Hice la primaria en la escuela República Dominicana, en el barrio de Saavedra, cerca de la vieja cancha de Platense. Todos los años se celebraba la fecha patria con una ceremonia en la que cantábamos el himno dominicano. Recuerdo de él apenas dos versos disjuntos y casi incomprensibles entonces: Quisqueyanos valientes alcemos / nuestro invicto y glorioso pendón. A la fiesta solía asistir Manuel del Cabral (1907-1999), un gran poeta que se desempeñó como embajador hasta que cayó en desgracia con el régimen de Rafael Leónidas Trujillo y terminó asilado en la Argentina, donde se casó con una rosarina y tuvo dos hijas (las tres eran mujeres hermosas). Los Cabral eran amigos de mi familia, pero entonces no sabía qué cosa era un poeta ni me imaginaba que ese señor de aspecto respetable inundaba sus versos de sexo y escribía cosas como: Desde el pico quemado de una teta / la pulga y la ladilla parlan ebrias / —Allá está, ocupándome infiel el domicilio / Allí está, ¿no la ves? Es una víbora.

La saga de infortunios políticos de los Cabral continuó en la generación siguiente, cuando Peggy, una de las hijas de Manuel, se convirtió en la mujer de José Francisco Peña Gómez (1937-1998), un político socialista que no fue presidente porque le robaron la elección y no fue alcalde de la capital porque murió de un cáncer fulminante cuando iba camino a una segura victoria. Conocí una vez a Peña Gómez en la casa de mi madre. Era un tipo inteligente, enorme, negrísimo. Tanto que en sus campañas electorales trataba siempre de defenderse contra la peor acusación que le formulaba la derecha para descalificarlo: que era descendiente de haitianos.
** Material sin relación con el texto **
===== src/rtl/dbgPkg.sv =====
`default_nettype none

package dbgPkg;

    // ==============================
    // Widths
    // ==============================

    // One byte on the serial link
    typedef logic [7:0] byte_t;

    // Scratch memory word address and word
    typedef logic [7:0] memAddr_t;
    typedef logic [15:0] memData_t;

    // ==============================
    // Message types
    // ==============================

    // Type byte of a message, zero is a filler that the receiver skips
    typedef enum logic [7:0] {
        MsgNop      = 8'h00,
        MsgSetLed   = 8'h01,
        MsgFillMem  = 8'h02,
        MsgReadMem  = 8'h03,
        MsgReadResp = 8'h83
    } msgType_t;

    // Payload bytes kept per message, extra ones are counted and dropped
    localparam int MsgMaxPayloadLen = 5;

    // Output byte queue depth, also the initial byte credit count
    localparam int OutQueueDepth = 8;

endpackage

`default_nettype wire


===== src/rtl/dbgIfc.sv =====
`default_nettype none

// One framed message, valid for one cycle, credit returned on consumption
interface msgIfc #(
    parameter int MsgMaxPayloadLen = dbgPkg::MsgMaxPayloadLen
);
    logic valid;
    dbgPkg::byte_t msgType;
    dbgPkg::byte_t payloadLen;
    dbgPkg::byte_t [MsgMaxPayloadLen-1:0] payload;
    logic credit;

    modport sender (output valid, msgType, payloadLen, payload, input credit);
    modport receiver (input valid, msgType, payloadLen, payload, output credit);
endinterface


// Scratch memory port, req held until gnt, read data one cycle after gnt
interface memIfc;
    logic req;
    logic write;
    dbgPkg::memAddr_t addr;
    dbgPkg::memData_t wdata;
    logic gnt;
    logic rdataValid;
    dbgPkg::memData_t rdata;

    modport requester (
        output req, write, addr, wdata,
        input gnt, rdataValid, rdata
    );
    modport responder (
        input req, write, addr, wdata,
        output gnt, rdataValid, rdata
    );
endinterface

`default_nettype wire


===== src/rtl/memFillAgent.sv =====
`default_nettype none

module memFillAgent (
    input wire clk,
    input wire rstN,
    msgIfc.receiver cmd,
    memIfc.requester mem
);
    typedef enum logic {FillIdle, FillRun} fillState_t;

    fillState_t state;
    dbgPkg::byte_t remaining;
    dbgPkg::memAddr_t addr;
    dbgPkg::memData_t data;
    logic done;

    // Payload is addr, count, seedHi, seedLo
    always_ff @(posedge clk or negedge rstN) begin
        if (!rstN) begin
            state <= FillIdle;
            remaining <= '0;
            done <= 1'b0;
        end else begin
            done <= 1'b0;
            case (state)
                FillIdle: begin
                    if (cmd.valid) begin
                        remaining <= cmd.payload[1];
                        if (cmd.payload[1] == '0) begin
                            done <= 1'b1;
                        end else begin
                            state <= FillRun;
                        end
                    end
                end
                FillRun: begin
                    if (mem.gnt) begin
                        remaining <= remaining - 8'd1;
                        if (remaining == 8'd1) begin
                            done <= 1'b1;
                            state <= FillIdle;
                        end
                    end
                end
                default: state <= FillIdle;
            endcase
        end
    end

    // Address wraps at 256 on its own
    always_ff @(posedge clk) begin
        if (state == FillIdle && cmd.valid) begin
            addr <= cmd.payload[0];
            data <= {cmd.payload[2], cmd.payload[3]};
        end else if (mem.gnt) begin
            addr <= addr + 1'b1;
            data <= data + 1'b1;
        end
    end

    assign mem.req = (state == FillRun);
    assign mem.write = 1'b1;
    assign mem.addr = addr;
    assign mem.wdata = data;
    assign cmd.credit = done;

endmodule

`default_nettype wire


===== src/flat_wrapper.sv =====
// flat-port wrapper written by rule: the top's interface ports become plain ports
module memFillAgent_flat 
  (clk, rstN, cmd_valid, cmd_msgType, cmd_payloadLen, cmd_payload, cmd_credit, mem_req, mem_write, mem_addr, mem_wdata, mem_gnt, mem_rdataValid, mem_rdata);
  msgIfc cmd_i ();
  memIfc mem_i ();
  input wire clk;
  input wire rstN;
  input wire logic [$bits(cmd_i.valid)-1:0] cmd_valid;
  input wire logic [$bits(cmd_i.msgType)-1:0] cmd_msgType;
  input wire logic [$bits(cmd_i.payloadLen)-1:0] cmd_payloadLen;
  input wire logic [$bits(cmd_i.payload)-1:0] cmd_payload;
  output wire logic [$bits(cmd_i.credit)-1:0] cmd_credit;
  output wire logic [$bits(mem_i.req)-1:0] mem_req;
  output wire logic [$bits(mem_i.write)-1:0] mem_write;
  output wire logic [$bits(mem_i.addr)-1:0] mem_addr;
  output wire logic [$bits(mem_i.wdata)-1:0] mem_wdata;
  input wire logic [$bits(mem_i.gnt)-1:0] mem_gnt;
  input wire logic [$bits(mem_i.rdataValid)-1:0] mem_rdataValid;
  input wire logic [$bits(mem_i.rdata)-1:0] mem_rdata;
  assign cmd_i.valid = cmd_valid;
  assign cmd_i.msgType = cmd_msgType;
  assign cmd_i.payloadLen = cmd_payloadLen;
  assign cmd_i.payload = cmd_payload;
  assign cmd_credit = cmd_i.credit;
  assign mem_req = mem_i.req;
  assign mem_write = mem_i.write;
  assign mem_addr = mem_i.addr;
  assign mem_wdata = mem_i.wdata;
  assign mem_i.gnt = mem_gnt;
  assign mem_i.rdataValid = mem_rdataValid;
  assign mem_i.rdata = mem_rdata;
  memFillAgent u_core (.clk(clk), .rstN(rstN), .cmd(cmd_i), .mem(mem_i));
endmodule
Sobre la negritud y la exuberante sexualidad de las mujeres de la isla ha escrito muchas veces Washington Cucurto, nuestro único poeta y narrador latinoamericano que tiene, entre otros méritos, el de haber importado a la literatura argentina un tópico del trópico, lo que le da ese condimento picante a su escritura juguetona. La sensualidad que antes se traía de Cuba o de Brasil, Cucurto la descubre más fresca y más caliente en Santo Domingo.

Pero si Manuel del Cabral es un dominicano antiguo y Cucurto un verdadero dominicano falso, es muy interesante también leer a un falso dominicano moderno como Junot Díaz, de quien se acaba de publicar su primera novela que se llama La maravillosa vida breve de Oscar Wao. Si bien Díaz nació en Santo Domingo en 1968, no es un producto auténtico: vivió desde los nueve años en New Jersey y escribe en inglés con injertos en spanglish (la inspirada traducción al castellano con injertos en spanglish está firmada por alguien llamado Achy Obejas, que suena a seudónimo del autor). El libro está escrito a partir del lugar común de la desenfrenada sexualidad dominicana, pero contradicho por su personaje central, un nerd destinado a morir virgen y que oculta su insatisfecha desesperación por las mujeres sumergiéndose en una sopa cultural integrada por la ciencia ficción, los juegos de rol, la historieta japonesa y afines. La novela es un híbrido fecundo y su brío narrativo es capaz de fusionar ese mundo juvenil helado y globalizado, la sangre y el colorido de la diáspora caribeña y la historia de los siniestros treinta años de Trujillo.

El libro es otra saga de los Cabral, porque la familia de Oscar se llama igual que la de Manuel, acaso porque se trata de un apellido muy común en la isla. Pero allí aparecen todas las historias sobre negritud y persecuciones necesarias como para empezar a juntar las piezas del rompecabezas de la República Dominicana. Y para familiarizarnos con esa recurrente obsesión por el sexo, que nos lleva incluso a sospechar que esos dos versos disjuntos del himno hablan veladamente del tema. Nos graduamos en el curso dominicano cuando aprendemos que en el país donde un famoso Almirante tocó tierra por primera vez, su nombre no se nombra porque es considerado mufa.